> [Problem description]: Your answer should be the lines below from the one holding "- Unrepaired setup" through the one holding "- Most frequent", copied exactly and with nothing else.

> [Material to process]:

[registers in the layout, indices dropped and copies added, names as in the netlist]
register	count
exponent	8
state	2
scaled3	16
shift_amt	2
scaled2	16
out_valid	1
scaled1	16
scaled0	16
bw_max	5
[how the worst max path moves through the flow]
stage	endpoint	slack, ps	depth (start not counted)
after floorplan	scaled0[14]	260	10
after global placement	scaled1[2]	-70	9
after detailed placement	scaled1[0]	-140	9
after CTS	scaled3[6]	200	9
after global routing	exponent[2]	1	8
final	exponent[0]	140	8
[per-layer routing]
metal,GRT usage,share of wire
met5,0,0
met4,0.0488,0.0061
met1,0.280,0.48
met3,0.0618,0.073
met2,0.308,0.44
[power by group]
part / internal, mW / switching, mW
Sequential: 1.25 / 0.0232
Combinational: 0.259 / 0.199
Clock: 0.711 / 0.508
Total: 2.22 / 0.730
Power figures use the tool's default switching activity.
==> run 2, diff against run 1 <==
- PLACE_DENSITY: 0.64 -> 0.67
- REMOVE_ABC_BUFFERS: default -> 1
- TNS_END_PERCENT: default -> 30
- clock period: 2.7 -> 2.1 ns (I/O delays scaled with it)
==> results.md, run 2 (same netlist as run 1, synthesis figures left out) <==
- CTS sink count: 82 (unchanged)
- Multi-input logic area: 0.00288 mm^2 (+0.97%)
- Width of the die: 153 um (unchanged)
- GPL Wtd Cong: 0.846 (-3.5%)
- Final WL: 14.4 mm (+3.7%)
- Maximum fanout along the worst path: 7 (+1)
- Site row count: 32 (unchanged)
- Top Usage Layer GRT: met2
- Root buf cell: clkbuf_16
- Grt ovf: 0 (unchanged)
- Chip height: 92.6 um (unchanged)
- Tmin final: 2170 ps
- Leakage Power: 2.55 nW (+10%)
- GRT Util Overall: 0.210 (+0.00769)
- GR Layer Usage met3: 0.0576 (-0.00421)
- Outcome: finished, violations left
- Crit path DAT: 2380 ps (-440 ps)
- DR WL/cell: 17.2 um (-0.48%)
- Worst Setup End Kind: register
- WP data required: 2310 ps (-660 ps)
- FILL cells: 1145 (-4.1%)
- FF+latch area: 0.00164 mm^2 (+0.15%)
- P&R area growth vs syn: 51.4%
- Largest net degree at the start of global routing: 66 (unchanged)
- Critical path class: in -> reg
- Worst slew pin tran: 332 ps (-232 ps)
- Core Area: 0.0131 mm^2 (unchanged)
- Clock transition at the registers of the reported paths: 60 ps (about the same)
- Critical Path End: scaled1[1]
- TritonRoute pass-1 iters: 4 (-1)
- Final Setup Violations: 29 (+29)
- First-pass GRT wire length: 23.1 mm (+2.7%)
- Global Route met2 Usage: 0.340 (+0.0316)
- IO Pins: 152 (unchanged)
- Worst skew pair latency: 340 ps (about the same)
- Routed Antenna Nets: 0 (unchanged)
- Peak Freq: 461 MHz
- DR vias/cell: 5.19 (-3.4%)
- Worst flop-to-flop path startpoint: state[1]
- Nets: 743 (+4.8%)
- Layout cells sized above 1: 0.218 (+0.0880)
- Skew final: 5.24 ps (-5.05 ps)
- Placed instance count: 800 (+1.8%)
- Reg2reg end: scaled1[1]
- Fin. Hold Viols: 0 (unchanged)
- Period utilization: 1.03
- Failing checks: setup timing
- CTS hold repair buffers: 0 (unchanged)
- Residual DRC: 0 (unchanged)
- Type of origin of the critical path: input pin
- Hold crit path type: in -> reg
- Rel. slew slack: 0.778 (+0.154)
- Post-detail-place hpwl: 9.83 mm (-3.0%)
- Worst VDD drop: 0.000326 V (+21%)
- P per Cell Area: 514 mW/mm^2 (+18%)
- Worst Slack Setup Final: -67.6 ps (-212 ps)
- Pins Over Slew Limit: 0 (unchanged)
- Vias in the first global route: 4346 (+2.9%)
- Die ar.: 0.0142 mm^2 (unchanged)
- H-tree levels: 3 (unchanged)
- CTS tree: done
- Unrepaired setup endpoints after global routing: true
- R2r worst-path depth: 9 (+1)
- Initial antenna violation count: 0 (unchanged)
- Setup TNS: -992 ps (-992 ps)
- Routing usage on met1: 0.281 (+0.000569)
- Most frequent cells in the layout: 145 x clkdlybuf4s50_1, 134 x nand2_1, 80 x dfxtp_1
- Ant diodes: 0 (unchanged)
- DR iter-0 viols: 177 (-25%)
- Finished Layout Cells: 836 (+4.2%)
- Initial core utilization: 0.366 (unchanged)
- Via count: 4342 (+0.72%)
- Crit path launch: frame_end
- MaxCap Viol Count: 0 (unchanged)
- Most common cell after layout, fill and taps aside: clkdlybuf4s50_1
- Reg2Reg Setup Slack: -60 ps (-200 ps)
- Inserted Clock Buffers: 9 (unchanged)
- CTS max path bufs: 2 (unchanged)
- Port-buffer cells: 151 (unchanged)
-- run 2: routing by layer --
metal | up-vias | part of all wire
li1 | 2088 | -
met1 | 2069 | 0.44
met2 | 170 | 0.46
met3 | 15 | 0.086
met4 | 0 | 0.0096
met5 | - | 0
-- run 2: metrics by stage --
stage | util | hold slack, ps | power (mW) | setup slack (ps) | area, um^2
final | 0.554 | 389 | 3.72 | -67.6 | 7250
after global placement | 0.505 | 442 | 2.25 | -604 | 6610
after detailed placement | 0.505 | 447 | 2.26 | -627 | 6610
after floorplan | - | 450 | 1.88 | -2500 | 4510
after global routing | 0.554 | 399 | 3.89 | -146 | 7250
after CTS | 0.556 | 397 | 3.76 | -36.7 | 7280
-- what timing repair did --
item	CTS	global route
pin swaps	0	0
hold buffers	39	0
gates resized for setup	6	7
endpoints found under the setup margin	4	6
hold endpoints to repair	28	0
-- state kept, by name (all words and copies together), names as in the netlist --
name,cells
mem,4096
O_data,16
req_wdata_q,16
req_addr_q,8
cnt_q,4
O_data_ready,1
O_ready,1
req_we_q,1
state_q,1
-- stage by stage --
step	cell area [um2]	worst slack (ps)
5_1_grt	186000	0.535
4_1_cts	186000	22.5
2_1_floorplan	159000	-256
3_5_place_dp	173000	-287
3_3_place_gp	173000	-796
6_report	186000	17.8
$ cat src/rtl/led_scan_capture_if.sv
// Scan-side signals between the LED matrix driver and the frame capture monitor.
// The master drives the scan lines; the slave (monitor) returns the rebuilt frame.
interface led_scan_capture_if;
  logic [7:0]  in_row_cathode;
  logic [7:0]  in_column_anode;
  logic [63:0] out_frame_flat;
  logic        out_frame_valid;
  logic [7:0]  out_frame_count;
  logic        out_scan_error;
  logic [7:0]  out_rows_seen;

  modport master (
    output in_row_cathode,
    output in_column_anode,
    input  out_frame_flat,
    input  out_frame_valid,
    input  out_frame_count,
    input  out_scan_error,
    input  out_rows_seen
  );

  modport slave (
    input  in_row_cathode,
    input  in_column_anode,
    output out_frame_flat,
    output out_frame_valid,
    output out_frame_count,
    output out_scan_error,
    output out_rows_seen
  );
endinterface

> [Result of the task]:
- Unrepaired setup endpoints after global routing: true
- R2r worst-path depth: 9 (+1)
- Initial antenna violation count: 0 (unchanged)
- Setup TNS: -992 ps (-992 ps)
- Routing usage on met1: 0.281 (+0.000569)
- Most frequent cells in the layout: 145 x clkdlybuf4s50_1, 134 x nand2_1, 80 x dfxtp_1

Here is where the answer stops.